(04/21/2015, 08:23 AM)sheldonison Wrote: and sexp(10) is a humongous number. The largest number pari-gp can represent is about \( \text{sexp}_e\left(4.08\right)\approx 7.24676\cdot 10^{131475196{ \)That was my dumb mistake.
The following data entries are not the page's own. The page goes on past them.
### config.mk
export PLATFORM = sky130hd
export DESIGN_NAME = mp64_mem_arbiter
export DESIGN_NICKNAME = d
export VERILOG_FILES = /design/src/rtl/mp64_mem_arbiter.sv
export SDC_FILE = /design/constraint.sdc
export NUM_CORES = 1
export LEC_CHECK = 0
export BUFFER_PORTS_ARGS = -buffer_cell sky130_fd_sc_hd__buf_2
export CAP_MARGIN = 40
export CORE_AREA = 2 2 221 223
export DETAILED_ROUTE_END_ITERATION = 10
export DIE_AREA = 0 0 223 225
export GPL_TIMING_DRIVEN = 0
export PLACE_DENSITY = 0.42
export SETUP_SLACK_MARGIN = 0.2
export SYNTH_ARGS = -nofsm -noshare
export SYNTH_HDL_FRONTEND = slang
export SYNTH_SLANG_ARGS = --single-unit
### constraint.sdc
create_clock -name clk -period 2.1 [get_ports clk]
set_clock_uncertainty 0.1 [all_clocks]
set_input_delay 0.42 -clock clk [delete_from_list [all_inputs] [get_ports clk]]
set_output_delay 0.42 -clock clk [all_outputs]
set_load 0.01 [all_outputs]
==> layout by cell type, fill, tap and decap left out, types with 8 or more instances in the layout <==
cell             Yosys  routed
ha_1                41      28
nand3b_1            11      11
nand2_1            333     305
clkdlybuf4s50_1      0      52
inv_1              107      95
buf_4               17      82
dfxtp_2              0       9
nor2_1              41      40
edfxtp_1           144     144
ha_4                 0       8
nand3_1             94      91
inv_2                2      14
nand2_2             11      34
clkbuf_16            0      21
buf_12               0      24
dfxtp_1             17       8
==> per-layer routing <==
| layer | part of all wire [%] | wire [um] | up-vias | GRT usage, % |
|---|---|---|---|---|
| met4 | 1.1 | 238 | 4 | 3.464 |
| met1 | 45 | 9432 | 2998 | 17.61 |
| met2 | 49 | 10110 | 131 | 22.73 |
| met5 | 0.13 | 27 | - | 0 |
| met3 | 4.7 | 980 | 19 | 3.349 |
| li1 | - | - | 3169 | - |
[config.mk]
export PLATFORM = sky130hd
export DESIGN_NAME = mem_arbiter
export DESIGN_NICKNAME = d
export VERILOG_FILES = /design/src/rtl/mem_arb_pkg.sv /design/src/rtl/rr_arbiter2.sv /design/src/rtl/mem_arbiter.sv
export SDC_FILE = /design/constraint.sdc
export NUM_CORES = 1
export LEC_CHECK = 0
export CAP_MARGIN = 5
export CORE_MARGIN = 1
export CORE_UTILIZATION = 45
export DETAILED_ROUTE_END_ITERATION = 8
export PLACE_DENSITY = 0.95
export SLEW_MARGIN = 15
export SYNTH_ARGS = -nofsm -noshare
export SYNTH_HDL_FRONTEND = slang
export SYNTH_HIERARCHICAL = 1
export SYNTH_SLANG_ARGS = --single-unit
[constraint.sdc]
create_clock -name clk -period 3.03 [get_ports clk]
set_input_delay 0.606 -clock clk [delete_from_list [all_inputs] [get_ports clk]]
set_output_delay 0.606 -clock clk [all_outputs]
set_load 0.01 [all_outputs]
[src/rtl/mem_arb_pkg.sv]
// Shared types and defaults for the two-requester memory arbiter.
package mem_arb_pkg;

  localparam int DEF_DATA_W = 32;
  localparam int DEF_ADDR_W = 5;

  typedef enum logic [1:0] {
    ST_IDLE    = 2'd0,
    ST_ISSUE   = 2'd1,
    ST_RD_WAIT = 2'd2,
    ST_DONE    = 2'd3
  } state_t;

  typedef enum logic {
    REQ_A = 1'b0,
    REQ_B = 1'b1
  } req_id_t;

  // 2-way round robin: a lone requester wins, a tie goes to the one not granted last.
  function automatic logic rr_pick(input logic [1:0] req, input logic last_grant);
    logic pick;
    pick = last_grant;
    case (req)
      2'b01:   pick = REQ_A;
      2'b10:   pick = REQ_B;
      2'b11:   pick = ~last_grant;
      default: pick = last_grant;
    endcase
    return pick;
  endfunction

endpackage

[src/rtl/rr_arbiter2.sv]
// Two-way round-robin pick; req[0] is requester A, req[1] is requester B.
module rr_arbiter2
  import mem_arb_pkg::*;
(
  input  logic [1:0] req,
  input  logic       last_grant,
  output logic       grant
);

  assign grant = rr_pick(req, last_grant);

endmodule
## config.mk

```make
export PLATFORM = sky130hd
export DESIGN_NAME = dcache_wt
export DESIGN_NICKNAME = d
export VERILOG_FILES = /design/src/rtl/dcache_wt.sv
export SDC_FILE = /design/constraint.sdc
export NUM_CORES = 1
export LEC_CHECK = 0
export BUFFER_PORTS_ARGS = -buffer_cell sky130_fd_sc_hd__buf_2
export CELL_PAD_IN_SITES_DETAIL_PLACEMENT = 1
export CELL_PAD_IN_SITES_GLOBAL_PLACEMENT = 1
export CORE_ASPECT_RATIO = 1.4
export CORE_MARGIN = 2
export CORE_UTILIZATION = 46
export DETAILED_ROUTE_END_ITERATION = 7
export PLACE_DENSITY_LB_ADDON = 0.15
export SETUP_SLACK_MARGIN = 0.02
export SLEW_MARGIN = 20
export SYNTH_ARGS = -nofsm -noshare
export SYNTH_HDL_FRONTEND = slang
export SYNTH_SLANG_ARGS = --single-unit
```

## constraint.sdc

```tcl
create_clock -name clock -period 2.93 [get_ports clock]
set_input_delay 0.293 -clock clock [delete_from_list [all_inputs] [get_ports clock]]
set_output_delay 0.293 -clock clock [all_outputs]
set_load 0.02 [all_outputs]
```
### config.mk
export PLATFORM = sky130hd
export DESIGN_NAME = pulse_event_counter
export DESIGN_NICKNAME = d
export VERILOG_FILES = /design/src/rtl/pulse_evt_pkg.sv /design/src/rtl/pulse_evt_result_reg.sv /design/src/rtl/pulse_event_counter.sv
export SDC_FILE = /design/constraint.sdc
export NUM_CORES = 1
export LEC_CHECK = 0
export BUFFER_PORTS_ARGS = -buffer_cell sky130_fd_sc_hd__buf_2
export CAP_MARGIN = 5
export CORE_MARGIN = 2
export CORE_UTILIZATION = 25
export DETAILED_ROUTE_END_ITERATION = 7
export PLACE_DENSITY = 0.53
export SLEW_MARGIN = 20
export SYNTH_ARGS = -nofsm -noshare
export SYNTH_HDL_FRONTEND = slang
export SYNTH_SLANG_ARGS = --single-unit
### constraint.sdc
create_clock -name clk -period 3.08 [get_ports clk]
set_input_delay 0.462 -clock clk [delete_from_list [all_inputs] [get_ports clk]]
set_output_delay 0.462 -clock clk [all_outputs]
set_load 0.01 [all_outputs]
### src/rtl/pulse_evt_pkg.sv
// Shared types and constants for the pulse event counter.
// Provides the FSM state enum, default widths and a saturation-limit helper.
package pulse_evt_pkg;

   localparam int CNT_W_DEF = 8;
   localparam int WIN_W_DEF = 16;

   typedef enum logic {
      IDLE = 1'b0,
      RUN  = 1'b1
   } state_e;

   // All-ones value for a counter of width w (w <= 63).
   function automatic logic [63:0] sat_max(input int w);
      return (64'd1 << w) - 64'd1;
   endfunction

endpackage

### src/rtl/pulse_evt_result_reg.sv
// One-entry valid/ready result holding register with drop-on-full.
// Ports: clk, rst (sync, active-high); in_valid/in_count/in_sat load a
// result; out_ready/out_valid/out_count/out_sat form the output handshake;
// overrun is sticky once a result arrives while full and not draining.
import pulse_evt_pkg::*;

module pulse_evt_result_reg #(
   parameter int CNT_W = CNT_W_DEF
) (
   input  logic             clk,
   input  logic             rst,
   input  logic             in_valid,
   input  logic [CNT_W-1:0] in_count,
   input  logic             in_sat,
   input  logic             out_ready,
   output logic             out_valid,
   output logic [CNT_W-1:0] out_count,
   output logic             out_sat,
   output logic             overrun
);

   logic             valid_q, valid_d;
   logic [CNT_W-1:0] count_q, count_d;
   logic             sat_q, sat_d;
   logic             ovr_q, ovr_d;
   logic             xfer;

   always_comb begin
      xfer    = valid_q & out_ready;
      valid_d = valid_q;
      count_d = count_q;
      sat_d   = sat_q;
      ovr_d   = ovr_q;
      if (in_valid) begin
         if (!valid_q || xfer) begin
            valid_d = 1'b1;
            count_d = in_count;
            sat_d   = in_sat;
         end else begin
            ovr_d = 1'b1;
         end
      end else if (xfer) begin
         valid_d = 1'b0;
      end
   end

   always_ff @(posedge clk) begin
      if (rst) begin
         valid_q <= 1'b0;
         count_q <= '0;
         sat_q   <= 1'b0;
         ovr_q   <= 1'b0;
      end else begin
         valid_q <= valid_d;
         count_q <= count_d;
         sat_q   <= sat_d;
         ovr_q   <= ovr_d;
      end
   end

   assign out_valid = valid_q;
   assign out_count = count_q;
   assign out_sat   = sat_q;
   assign overrun   = ovr_q;

endmodule

### src/rtl/pulse_event_counter.sv
// Counts event pulses over back-to-back windows of window_len cycles and
// offers each window's count on a valid/ready output.
// Ports: clk, rst (sync, active-high), enable (run windows), pulse_in
// (event), window_len (0 acts as 1), out_ready/out_valid/out_count/out_sat
// (result handshake), overrun (sticky drop flag), busy (in RUN).
// Optional: define PULSE_EVT_EDGE_EN to count only rising edges of pulse_in.
import pulse_evt_pkg::*;

module pulse_event_counter #(
   parameter int CNT_W = CNT_W_DEF,
   parameter int WIN_W = WIN_W_DEF
) (
   input  logic             clk,
   input  logic             rst,
   input  logic             enable,
   input  logic             pulse_in,
   input  logic [WIN_W-1:0] window_len,
   input  logic             out_ready,
   output logic             out_valid,
   output logic [CNT_W-1:0] out_count,
   output logic             out_sat,
   output logic             overrun,
   output logic             busy
);

   localparam logic [CNT_W-1:0] CNT_MAX = CNT_W'(sat_max(CNT_W));

   logic ev;

`ifdef PULSE_EVT_EDGE_EN
   logic pulse_q, pulse_d;
   logic edge_q, edge_d;

   // Edge is registered, so it lands in the window active one cycle later.
   always_comb begin
      pulse_d = pulse_in;
      edge_d  = pulse_in & ~pulse_q;
   end

   always_ff @(posedge clk) begin
      if (rst) begin
         pulse_q <= 1'b0;
         edge_q  <= 1'b0;
      end else begin
         pulse_q <= pulse_d;
         edge_q  <= edge_d;
      end
   end

   assign ev = edge_q;
`else
   assign ev = pulse_in;
`endif

   state_e           state_q, state_d;
   logic [WIN_W-1:0] len_q, len_d;
   logic [WIN_W-1:0] cyc_q, cyc_d;
   logic [CNT_W-1:0] acc_q, acc_d;
   logic             sat_q, sat_d;

   logic [WIN_W-1:0] len_new;
   logic [CNT_W-1:0] acc_nxt;
   logic             sat_nxt;
   logic             term;
   logic             res_valid;

   always_comb begin
      len_new   = (window_len == '0) ? WIN_W'(1) : window_len;
      acc_nxt   = (ev && acc_q != CNT_MAX) ? acc_q + CNT_W'(1) : acc_q;
      sat_nxt   = sat_q | (ev & (acc_q == CNT_MAX));
      term      = (cyc_q == len_q - WIN_W'(1));
      state_d   = state_q;
      len_d     = len_q;
      cyc_d     = cyc_q;
      acc_d     = acc_q;
      sat_d     = sat_q;
      res_valid = 1'b0;
      unique case (state_q)
         IDLE: begin
            if (enable) begin
               state_d = RUN;
               len_d   = len_new;
               cyc_d   = '0;
               acc_d   = '0;
               sat_d   = 1'b0;
            end
         end
         RUN: begin
            if (term) begin
               // Result offered even if enable drops on this cycle.
               res_valid = 1'b1;
               len_d     = len_new;
               cyc_d     = '0;
               acc_d     = '0;
               sat_d     = 1'b0;
               if (!enable) state_d = IDLE;
            end else if (!enable) begin
               // Aborted window: partial count is discarded.
               state_d = IDLE;
               cyc_d   = '0;
               acc_d   = '0;
               sat_d   = 1'b0;
            end else begin
               cyc_d = cyc_q + WIN_W'(1);
               acc_d = acc_nxt;
               sat_d = sat_nxt;
            end
         end
      endcase
   end

   always_ff @(posedge clk) begin
      if (rst) begin
         state_q <= IDLE;
         len_q   <= '0;
         cyc_q   <= '0;
         acc_q   <= '0;
         sat_q   <= 1'b0;
      end else begin
         state_q <= state_d;
         len_q   <= len_d;
         cyc_q   <= cyc_d;
         acc_q   <= acc_d;
         sat_q   <= sat_d;
      end
   end

   assign busy = (state_q == RUN);

   pulse_evt_result_reg #(
      .CNT_W(CNT_W)
   ) u_res (
      .clk      (clk),
      .rst      (rst),
      .in_valid (res_valid),
      .in_count (acc_nxt),
      .in_sat   (sat_nxt),
      .out_ready(out_ready),
      .out_valid(out_valid),
      .out_count(out_count),
      .out_sat  (out_sat),
      .overrun  (overrun)
   );

endmodule
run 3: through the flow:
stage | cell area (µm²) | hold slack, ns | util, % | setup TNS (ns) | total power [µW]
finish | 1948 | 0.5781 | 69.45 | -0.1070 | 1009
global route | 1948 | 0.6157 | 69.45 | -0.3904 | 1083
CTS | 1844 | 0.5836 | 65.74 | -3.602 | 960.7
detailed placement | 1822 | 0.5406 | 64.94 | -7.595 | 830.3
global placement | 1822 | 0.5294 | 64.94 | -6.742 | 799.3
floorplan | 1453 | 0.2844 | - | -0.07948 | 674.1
I didn't needed sexp(10), but sexp(I*10).
¿Do you think that the tiny spirals at the end of the lines ͥ·ˣa (as x→∞) are accurate, or just a numerical artifact?
¿Did you attempted to find the base for which the lines turn into an "ellipse" (or something close)?. I guess a=e^(e^-1); that would "explain" the change of state.
Now, if the bases\( \\[15pt]
{1<a<e^{e^{-1}} } \)really turn into ellipses, then it should be easy to find an algebraic expression for tetration to real exponents, or at least an important insight for \( \\[20pt]
{^{\frac{1}{x}}a} \)
The base \( \\[15pt]
{a=e^{e^{-1}} } \) seems to match an ellipse with center near c=2.65599203615835 (Don't take that precision as accurate. I got it from Excel), relation of axis b=a, and radius \( \\[20pt]
{r=\left(e^{\pi}+W_{(1)}\right)^{\,e^{-\pi}}} \), or
\( \left(imag(^{i.x}a)\right)^2 \,+\, \left({\frac{real(^{i.x}a)-c}{b}}\right)^2\,=\, r^2\\
\\
a=e^{e^{-1}} \\
b= e^{e^{-1}}\\
c= 2.655992036 \\
r=\left(e^{\pi}+W_{(1)}\right)^{\,e^{-\pi}}\\
\\
W_{(x)}.e^{W_{(x)}}=x \,\Rightarrow \, e={\frac{1}{W_{(1)}}}^{\frac{1}{W_{(1)}}} \,\Rightarrow \, W_{(1)}=0,56714329
\)
I have the result, but I do not yet know how to get it.